US 12,073,584 B2
Systems, methods, and media for manufacturing processes
Matthew C. Putman, Brooklyn, NY (US); Vadim Pinskiy, Wayne, NJ (US); Andrew Sundstrom, Brooklyn, NY (US); Aswin Raghav Nirmaleswaran, Brooklyn, NY (US); and Eun-Sol Kim, Cliffside Park, NJ (US)
Assigned to Nanotronics Imaging, Inc., Cuyahoga Falls, OH (US)
Filed by Nanotronics Imaging, Inc., Cuyahoga Falls, OH (US)
Filed on Mar. 9, 2021, as Appl. No. 17/195,746.
Application 17/195,746 is a continuation in part of application No. 17/091,393, filed on Nov. 6, 2020.
Claims priority of provisional application 62/986,987, filed on Mar. 9, 2020.
Claims priority of provisional application 62/932,063, filed on Nov. 7, 2019.
Claims priority of provisional application 62/931,448, filed on Nov. 6, 2019.

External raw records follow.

## src/rtl/aud_rx_pkg.sv

```systemverilog
package aud_rx_pkg;

    localparam int AUD_SAMPLE_W = 24;
    localparam int AUD_SLOT_BITS = 32;

    typedef enum logic [1:0] {
        FMT_I2S = 2'b00,
        FMT_LJ  = 2'b01,
        FMT_RJ  = 2'b10,
        FMT_DSP = 2'b11
    } fmt_e;

    typedef struct packed {
        logic stb;
        logic dat;
        logic lr;
    } bit_ev_t;

    function automatic int unsigned rj_bits(input logic [1:0] len, input int unsigned full);
        case (len)
            2'b01:   return full - 4;
            2'b10:   return full - 8;
            default: return full;
        endcase
    endfunction

    function automatic logic left_level(input fmt_e f);
        return (f == FMT_I2S) ? 1'b0 : 1'b1;
    endfunction

endpackage

```

## src/rtl/aud_rx_edge.sv

```systemverilog
module aud_rx_edge
    import aud_rx_pkg::*;
(
    input  logic    clk,
    input  logic    rst,
    input  logic    fall_mode,
    input  logic    bclk_in,
    input  logic    lrclk_in,
    input  logic    sdata_in,
    output bit_ev_t ev
);
    logic bclk_q;

    always_ff @(posedge clk) begin
        if (rst) bclk_q <= 1'b0;
        else     bclk_q <= bclk_in;
    end

    always_comb begin
        ev.stb = fall_mode ? (bclk_q & ~bclk_in) : (~bclk_q & bclk_in);
        ev.dat = sdata_in;
        ev.lr  = lrclk_in;
    end

    // Two strobes can never fall on adjacent clocks: the bit clock must toggle twice.
    p_strobe_spaced_r3: assert property (@(posedge clk) disable iff (rst)
        ev.stb |=> !ev.stb);

endmodule

```

## src/rtl/aud_rx_frame.sv

```systemverilog
module aud_rx_frame
    import aud_rx_pkg::*;
#(
    parameter int CNT_W = 6
)(
    input  logic             clk,
    input  logic             rst,
    input  fmt_e             fmt,
    input  bit_ev_t          ev,
    output logic             half_start,
    output logic             data_stb,
    output logic [CNT_W-1:0] data_idx,
    output logic             commit,
    output logic             commit_left
);
    localparam logic [CNT_W-1:0] CNT_MAX = '1;
    localparam logic [CNT_W-1:0] CNT_ONE = {{(CNT_W-1){1'b0}}, 1'b1};

    logic             lr_prev;
    logic             primed;
    logic             started;
    logic             chan_left;
    logic [CNT_W-1:0] cnt;
    logic [CNT_W-1:0] cnt_inc;
    logic             is_dsp;
    logic             new_left;

    always_comb begin
        is_dsp  = (fmt == FMT_DSP);
        cnt_inc = (cnt == CNT_MAX) ? cnt : cnt + CNT_ONE;
        if (is_dsp) begin
            half_start = ev.stb && ev.lr && !lr_prev;
            data_stb   = ev.stb && !ev.lr && started;
            data_idx   = cnt;
            new_left   = started ? !chan_left : 1'b1;
        end else begin
            half_start = ev.stb && primed && (ev.lr != lr_prev);
            data_stb   = ev.stb && (started || half_start);
            data_idx   = half_start ? '0 : cnt;
            new_left   = (ev.lr == left_level(fmt));
        end
        commit      = half_start && started;
        commit_left = chan_left;
    end

    always_ff @(posedge clk) begin
        if (rst) begin
            lr_prev   <= 1'b0;
            primed    <= 1'b0;
            started   <= 1'b0;
            chan_left <= 1'b0;
            cnt       <= '0;
        end else if (ev.stb) begin
            lr_prev <= ev.lr;
            primed  <= 1'b1;
            if (half_start) begin
                started   <= 1'b1;
                chan_left <= new_left;
                cnt       <= is_dsp ? '0 : CNT_ONE;
            end else if (!is_dsp || !ev.lr) begin
                cnt <= cnt_inc;
            end
        end
    end

    p_dsp_alternate_r7: assert property (@(posedge clk) disable iff (rst)
        (is_dsp && half_start && started) |=> (chan_left != $past(chan_left)));

    p_idx_saturates_r8: assert property (@(posedge clk) disable iff (rst)
        (ev.stb && !half_start && !is_dsp && cnt == CNT_MAX) |=> (cnt == CNT_MAX));

endmodule

```

## src/rtl/aud_rx_shift.sv

```systemverilog
module aud_rx_shift
    import aud_rx_pkg::*;
#(
    parameter int SAMPLE_W  = 24,
    parameter int SLOT_BITS = 32,
    parameter int CNT_W     = 6
)(
    input  logic                clk,
    input  logic                rst,
    input  fmt_e                fmt,
    input  logic [1:0]          rj_len,
    input  logic                half_start,
    input  logic                data_stb,
    input  logic [CNT_W-1:0]    data_idx,
    input  logic                data_bit,
    output logic [SAMPLE_W-1:0] acc
);
    localparam int KW = CNT_W + 2;

    logic [KW-1:0]       offset;
    logic [KW-1:0]       lim;
    logic [KW-1:0]       idx_w;
    logic [KW-1:0]       k;
    logic                accept;
    logic [SAMPLE_W-1:0] acc_nxt;

    always_comb begin
        case (fmt)
            FMT_I2S: begin
                offset = KW'(1);
                lim    = KW'(SAMPLE_W);
            end
            FMT_RJ: begin
                offset = KW'(SLOT_BITS - int'(rj_bits(rj_len, SAMPLE_W)));
                lim    = KW'(rj_bits(rj_len, SAMPLE_W));
            end
            default: begin
                offset = '0;
                lim    = KW'(SAMPLE_W);
            end
        endcase
        idx_w  = {2'b00, data_idx};
        k      = idx_w - offset;
        accept = data_stb && (idx_w >= offset) && (k < lim);
        acc_nxt = half_start ? '0 : acc;
        for (int i = 0; i < SAMPLE_W; i++) begin
            if (accept && (k == KW'(SAMPLE_W - 1 - i))) acc_nxt[i] = data_bit;
        end
    end

    always_ff @(posedge clk) begin
        if (rst) acc <= '0;
        else     acc <= acc_nxt;
    end

    p_rj16_low_zero_r9: assert property (@(posedge clk) disable iff (rst)
        (fmt == FMT_RJ && rj_len == 2'b10) |-> (acc[SAMPLE_W-17:0] == '0));

    p_rj_lead_ignored_r6: assert property (@(posedge clk) disable iff (rst)
        (fmt == FMT_RJ && data_stb && !half_start && idx_w < offset) |=> $stable(acc));

endmodule

```

## src/rtl/aud_rx_out.sv

```systemverilog
module aud_rx_out #(
    parameter int SAMPLE_W = 24
)(
    input  logic                clk,
    input  logic                rst,
    input  logic                commit,
    input  logic                commit_left,
    input  logic [SAMPLE_W-1:0] word,
    output logic [SAMPLE_W-1:0] left_out,
    output logic [SAMPLE_W-1:0] right_out,
    output logic                valid_out
);
    logic [SAMPLE_W-1:0] left_hold;
    logic                left_ok;

    always_ff @(posedge clk) begin
        if (rst) begin
            left_hold <= '0;
            left_ok   <= 1'b0;
            left_out  <= '0;
            right_out <= '0;
            valid_out <= 1'b0;
        end else begin
            valid_out <= 1'b0;
            if (commit) begin
                if (commit_left) begin
                    left_hold <= word;
                    left_ok   <= 1'b1;
                end else if (left_ok) begin
                    left_out  <= left_hold;
                    right_out <= word;
                    valid_out <= 1'b1;
                    left_ok   <= 1'b0;
                end
            end
        end
    end

    p_valid_single_r10: assert property (@(posedge clk) disable iff (rst)
        valid_out |=> !valid_out);

    p_left_only_on_valid_r10: assert property (@(posedge clk) disable iff (rst)
        (left_out != $past(left_out)) |-> valid_out);

    p_right_only_on_valid_r10: assert property (@(posedge clk) disable iff (rst)
        (right_out != $past(right_out)) |-> valid_out);

endmodule

```

## src/rtl/aud_rx_top.sv

```systemverilog
module aud_rx_top
    import aud_rx_pkg::*;
#(
    parameter int SAMPLE_W  = AUD_SAMPLE_W,
    parameter int SLOT_BITS = AUD_SLOT_BITS
)(
    input  logic                clk,
    input  logic                rst,
    input  logic [1:0]          fmt_sel,
    input  logic [1:0]          rj_len,
    input  logic                bclk_in,
    input  logic                lrclk_in,
    input  logic                sdata_in,
    output logic [SAMPLE_W-1:0] left_out,
    output logic [SAMPLE_W-1:0] right_out,
    output logic                valid_out
);
    localparam int CNT_W = $clog2(2 * SLOT_BITS);

    fmt_e             fmt;
    bit_ev_t          ev;
    logic             half_start;
    logic             data_stb;
    logic [CNT_W-1:0] data_idx;
    logic             commit;
    logic             commit_left;
    logic [SAMPLE_W-1:0] acc;

    assign fmt = fmt_e'(fmt_sel);

    aud_rx_edge u_edge (
        .clk      (clk),
        .rst      (rst),
        .fall_mode(fmt == FMT_DSP),
        .bclk_in  (bclk_in),
        .lrclk_in (lrclk_in),
        .sdata_in (sdata_in),
        .ev       (ev)
    );

    aud_rx_frame #(.CNT_W(CNT_W)) u_frame (
        .clk        (clk),
        .rst        (rst),
        .fmt        (fmt),
        .ev         (ev),
        .half_start (half_start),
        .data_stb   (data_stb),
        .data_idx   (data_idx),
        .commit     (commit),
        .commit_left(commit_left)
    );

    aud_rx_shift #(.SAMPLE_W(SAMPLE_W), .SLOT_BITS(SLOT_BITS), .CNT_W(CNT_W)) u_shift (
        .clk       (clk),
        .rst       (rst),
        .fmt       (fmt),
        .rj_len    (rj_len),
        .half_start(half_start),
        .data_stb  (data_stb),
        .data_idx  (data_idx),
        .data_bit  (ev.dat),
        .acc       (acc)
    );

    aud_rx_out #(.SAMPLE_W(SAMPLE_W)) u_out (
        .clk        (clk),
        .rst        (rst),
        .commit     (commit),
        .commit_left(commit_left),
        .word       (acc),
        .left_out   (left_out),
        .right_out  (right_out),
        .valid_out  (valid_out)
    );

    p_valid_from_commit_r10: assert property (@(posedge clk) disable iff (rst)
        valid_out |-> ($past(commit) && !$past(commit_left)));

endmodule

```

## config.mk

```make
export PLATFORM = sky130hd
export DESIGN_NAME = aud_rx_top
export DESIGN_NICKNAME = d
export VERILOG_FILES = /design/src/rtl/aud_rx_pkg.sv /design/src/rtl/aud_rx_edge.sv /design/src/rtl/aud_rx_frame.sv /design/src/rtl/aud_rx_shift.sv /design/src/rtl/aud_rx_out.sv /design/src/rtl/aud_rx_top.sv
export SDC_FILE = /design/constraint.sdc
export NUM_CORES = 1
export LEC_CHECK = 0
export BUFFER_PORTS_ARGS = -buffer_cell sky130_fd_sc_hd__buf_4
export CAP_MARGIN = 20
export CELL_PAD_IN_SITES_DETAIL_PLACEMENT = 0
export CELL_PAD_IN_SITES_GLOBAL_PLACEMENT = 2
export CORE_MARGIN = 2
export CORE_UTILIZATION = 34
export CTS_CLUSTER_DIAMETER = 30
export DETAILED_ROUTE_END_ITERATION = 10
export PLACE_DENSITY = 0.82
export SLEW_MARGIN = 5
export SYNTH_ARGS = -nofsm -noshare
export SYNTH_HDL_FRONTEND = slang
export SYNTH_HIERARCHICAL = 1
export SYNTH_SLANG_ARGS = --single-unit
```

## constraint.sdc

```tcl
create_clock -name clk -period 3 [get_ports clk]
set_input_delay 0.3 -clock clk [delete_from_list [all_inputs] [get_ports clk]]
set_output_delay 0.3 -clock clk [all_outputs]
set_load 0.01 [all_outputs]
```

---- Word level (Yosys, flattened, before mapping) ----
Cells that the tools add are included.
word-level totals
  bits in registers ....................... 109
  latch bits .............................. 0
  RAM bits ................................ 0
  bits in read-only memories .............. 0
  input bits .............................. 9
  output and inout port bits .............. 49
  word-level logic and storage cells ...... 192
  memories kept ........................... 0
cells by class
  add/subtract/negate cells ............... 3
  $mul .................................... 0
  divide/modulo/power cells ............... 0
  $lt $le $gt $ge ......................... 2
  eq/ne operators ......................... 31
  shift operators ......................... 0
  muxes and demuxes ....................... 43
  bitwise gates (word level) .............. 6
  reduce and logical (&&, ||, !) cells .... 72
operators with widths
  operator                                                           number
  8-bit by 4-bit == test with 1-bit output, second input constant    8
  8-bit by 5-bit == test with 1-bit output, second input constant    8
  2-bit nonzero test                                                 25
  1-bit logical AND                                                  34
  1-bit 2-to-1 mux                                                   33
  8-bit by 3-bit == test with 1-bit output, second input constant    4
  6-bit 2-to-1 mux                                                   5
  24-bit 2-to-1 mux                                                  1
  8-bit by 2-bit == test with 1-bit output, second input constant    2
  8-bit 2-to-1 mux                                                   2
  8-bit one-hot mux with 2 select lines                              1
  8-bit by 1-bit == test with 1-bit output, second input constant    1
  6-bit by 8-bit >= comparator with 1-bit output                     1
  8-bit zero test                                                    1
  8-bit less-than comparator                                         1
  4-bit one-hot mux with 2 select lines                              1
  6-bit by 8-bit subtractor with 8-bit output                        1
  7-bit by 8-bit subtractor with 8-bit output, first input constant  1
  6-bit by 1-bit adder with 6-bit output, second input constant      1
  2-bit == test, second input constant                               3
  6-bit == test, second input constant                               1
  3-bit AND reduction                                                2
  1-bit zero test                                                    4
  1-bit NOT                                                          4
  other kinds (9)                                                    12

---- Depth between registers and ports, before layout ----
Gate-level depths: netlist of the first run.
  depth after elaboration ................. 12
  gate-level depth with buffers ........... 17
  gate-level depth less buffers ........... 15

---- Hierarchy ----
Netlist of the first run, hierarchy kept.
modules (own cells, without submodules)
  module        instances  cells an instance  area each (um2)  seq. area each (um2)
  aud_rx_out    1          323                3209.3           1481.4
  aud_rx_shift  1          158                1605.3           480.5
  aud_rx_frame  1          71                 648.1            200.2
  aud_rx_edge   1          7                  63.8             20.0
  aud_rx_top    1          1                  6.3              0.0

---- Worst setup path before layout of the first run ----
No wires, ideal clock.
  kind .................................... input to register
  from .................................... input port fmt_sel[0]
  to ...................................... register u_shift.acc[0]
  setup time .............................. 73 ps
  data arrival time ....................... 3024 ps
  slack ................................... -97 ps
  stages .................................. 14
  path buffers ............................ 2
  cells stage by stage .................... and2_1 o22ai_2 buf_2 and4_4 and2b_1 ha_1 buf_6 a21oi_2 xnor2_1 ha_1 o21ai_1 o211ai_2 nor4_1 mux2i_1
RTL lines
  item                    line                RTL
  start: declaration      aud_rx_top.sv:9     input logic [1:0] fmt_sel,
  end signal: assignment  aud_rx_shift.sv:53  else acc <= acc_nxt;
  end: declaration        aud_rx_shift.sv:16  output logic [SAMPLE_W-1:0] acc

==> results.md, run 1 <==
| Step | Quantity | This run |
|:---|:---|:---|
| detailed routing | Drt drc | 0 |
| logic synthesis | Number of flip-flops and latches in the synthesized netlist | 109 |
| detailed routing | Number of vias per cell after detailed routing | 4.98 |
| detailed routing | Metal-1 WL | 6060 um |
| global route | Leftover overflow at the end of global routing | 0 |
| logic synthesis | Nets in the synthesized netlist | 578 |
| timing | Worst slew slack as a fraction of its limit | 0.266 |
| clock network | TritonCTS Sinks | 109 |
| floorplanning | Area of the die | 17,300 sq um |
| logic synthesis | Library cell occupying the most area in the post-synthesis netlist | dfxtp_1 |
| global route | Pin count of the biggest net entering global routing | 131 |
| global route | First-pass GRT wire length | 20,700 um |
| power | Power Dens Cells | 430 nW/um^2 |
| setup path | Launching element type of the critical path | register |
| power | Design internal power | 2.27 mW |
| logic synthesis | YS warnings | 6 |
| detailed routing | Antenna viol nets, final | 0 |
| timing | Worst clock skew | 0.0100 ns |
| setup path | Arrival time worst endpoint | 3.15 ns |
| logic synthesis | Avg Synthesized Cell Area | 9.88 sq um |
| clock network | Clock root buffer | clkbuf_16 |
| logic synthesis | Top area cells in the synthesized netlist | dfxtp_1, nand2b_1, mux2i_1 |
| detailed routing | Routed via count | 4,242 |
| power | Power dissipated by switching net loads | 0.769 mW |
| clock network | H-tree level count | 3 |
| layout | Signed area change from the synthesized netlist to the final layout | 27.4% |
| logic synthesis | Number of different library cells in the post-synthesis netlist | 66 |
| global route | Number of global-route vias before repair | 4,123 |
| timing | Setup-failing EPs final | 0 |
| layout | Fraction of layout instances using a drive strength above 1 | 0.349 |
| detailed routing | Aggregate routed wire length | 12,700 um |
| global route | Total global routing track utilization | 0.145 |
| placement | Detail Placement HPWL | 8240 um |
| power | Proportion of power drawn by combinational gates | 0.126 |
| layout | Ant. Diodes | 0 |
| floorplanning | Total core area | 15,900 sq um |
| logic synthesis | Most instantiated flip-flop cell in the synthesis netlist | dfxtp_1 |
| placement | Final Wtd Congestion | 0.782 |
| timing | Maximum achievable frequency | 0.339 GHz |
| detailed routing | Routed length per placed instance | 14.9 um |
| placement | Setup Slack @ Placement | -0.443 ns |
| logic synthesis | Cell area after synthesis | 5530 sq um |
| status | Status | finished clean |
| power | Sequential power share | 0.480 |
| timing | Post-route setup slack | 0.0481 ns |
| clock network | TritonCTS clock tree | built |
| clock network | Clock input transition at the sequential cells of the worst setup and hold paths | 0.07 ns |
| floorplanning | Total number of placement rows | 46 |
| timing | Worst Max-Slew Pin Slew | 1.10 ns |
| power | Sum of internal, switching and leakage power | 3.03 mW |
| setup path | Setup CP Type | register to register |
| logic synthesis | Most common library cells after synthesis | dfxtp_1, nand2b_1, mux2i_1 |
| timing | Number of slew-limit violations in the final report | 0 |
| timing | Setup repair after global routing missed its margin | true |
| logic synthesis | Cells after synthesis | 560 |
| run | Reported max-cap violation count | 0 |
| detailed routing | Met3 Routed Length | 357 um |
| setup path | Crit. End Element | register |
| timing | Fin crit share | 0.984 |
| detailed routing | Top Layer Used | met4 |
| clock network | Number of CTS-inserted buffers | 9 |
| detailed routing | Wire length on met2 | 5980 um |
| layout | Number of nets in the layout | 649 |
| placement | IO buf count | 57 |
| timing | Period minus WS final | 2.95 ns |
| floorplanning | Initial Utilization | 0.348 |
| clock network | Number of buffers inserted for hold repair after clock tree synthesis | 0 |
| logic synthesis | Async set-or-reset flop fraction in the synthesized netlist | 0 |
| global route | Initial antenna violation count | 0 |
| power | Static leakage | 2.44 nW |
| floorplanning | Ports placed on the boundary | 58 |
| logic synthesis | Cell with the most instances after synthesis | dfxtp_1 |
| detailed routing | DR iter-0 viols | 252 |
| worst hold path | Worst hold-check path type | input pin to register |
| floorplanning | Chip Width | 132 um |
| power | Worst IR drop on VDD | 0.287 mV |
| clock network | Maximum number of buffers from clock root to sink | 2 |
| power | Clock network fraction of design power | 0.394 |
| clock network | Insertion delay of the later-clocked pin in the worst-skew pair | 0.35 ns |
| power | Sw Share | 0.253 |
| floorplanning | Y dimension of the die | 132 um |
| logic synthesis | Share of the synthesized area in the top cell type | 0.394 |
| timing | Hold violation count in the final report | 0 |
| logic synthesis | Share of synthesized area occupied by flip-flops and latches | 0.394 |
| logic synthesis | Number of synthesized flops with an enable pin | 0 |
| setup path | Critical-path maximum fanout | 7 |
| detailed routing | Length of the first detailed-routing pass in iterations | 4 |
| setup path | CP Data Required Time | 3.19 ns |
## metrics by stage
stage	cells	utilization	cell area (sq um)	setup TNS, ns	hold WS (ns)
global route	852	0.444	7050	-0.629	0.207
finish	852	0.444	7050	0	0.214
CTS	838	0.416	6610	0	0.182
detailed placement	819	0.392	6230	-5.80	0.465
floorplan	560	-	5570	0	0.372
global placement	819	0.392	6230	-4.63	0.461
## routing by layer
metal | global-route usage | vias up
met5 | 0 | -
met4 | 0.0628 | 0
met3 | 0.0313 | 19
met2 | 0.233 | 58
met1 | 0.187 | 2014
li1 | - | 2151
## what timing repair did
action / CTS / global route
cloned: 1 / 1
hold endpoints to repair: 0 / 0
resized for setup: 11 / 44
pin swaps: 4 / 18
setup endpoints to repair: 18 / 24
setup buffers: 2 / 13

Claims priority of provisional application 62/931,453, filed on Nov. 6, 2019.
Prior Publication US 2021/0192779 A1, Jun. 24, 2021
Int. Cl. G06T 7/73 (2017.01); G05B 19/402 (2006.01); G05B 19/4093 (2006.01); G06N 20/00 (2019.01)
CPC G06T 7/73 (2017.01) [G05B 19/402 (2013.01); G05B 19/40932 (2013.01); G06N 20/00 (2019.01); G06T 2207/30164 (2013.01)] 17 Claims
OG exemplary drawing
 
1. A manufacturing system, comprising:
a first station and a second station, each of the first station and the second station configured to perform at least one step in a multi-step manufacturing process for a component;
a monitoring platform configured to monitor progression of the component throughout the multi-step manufacturing process; and
a control module configured to dynamically adjust processing parameters of a step of the multi-step manufacturing process to achieve a desired final quality metric for the component, the control module configured to perform operations, comprising:
receiving image data of tooling of the first station, wherein the first station is upstream of the second station;
identifying a set of keypoints on the tooling from the image data, the set of keypoints corresponding to position information of the tooling during processing at the first station;
projecting, by a machine learning model, a final quality metric for the component, based on the set of keypoints, the final quality metric representing a metric quality of the component that cannot be measured until the multi-step manufacturing process is complete; and
assigning the component to a class of components based on a comparison between the projected final quality metric and a canonical final quality metric for the component.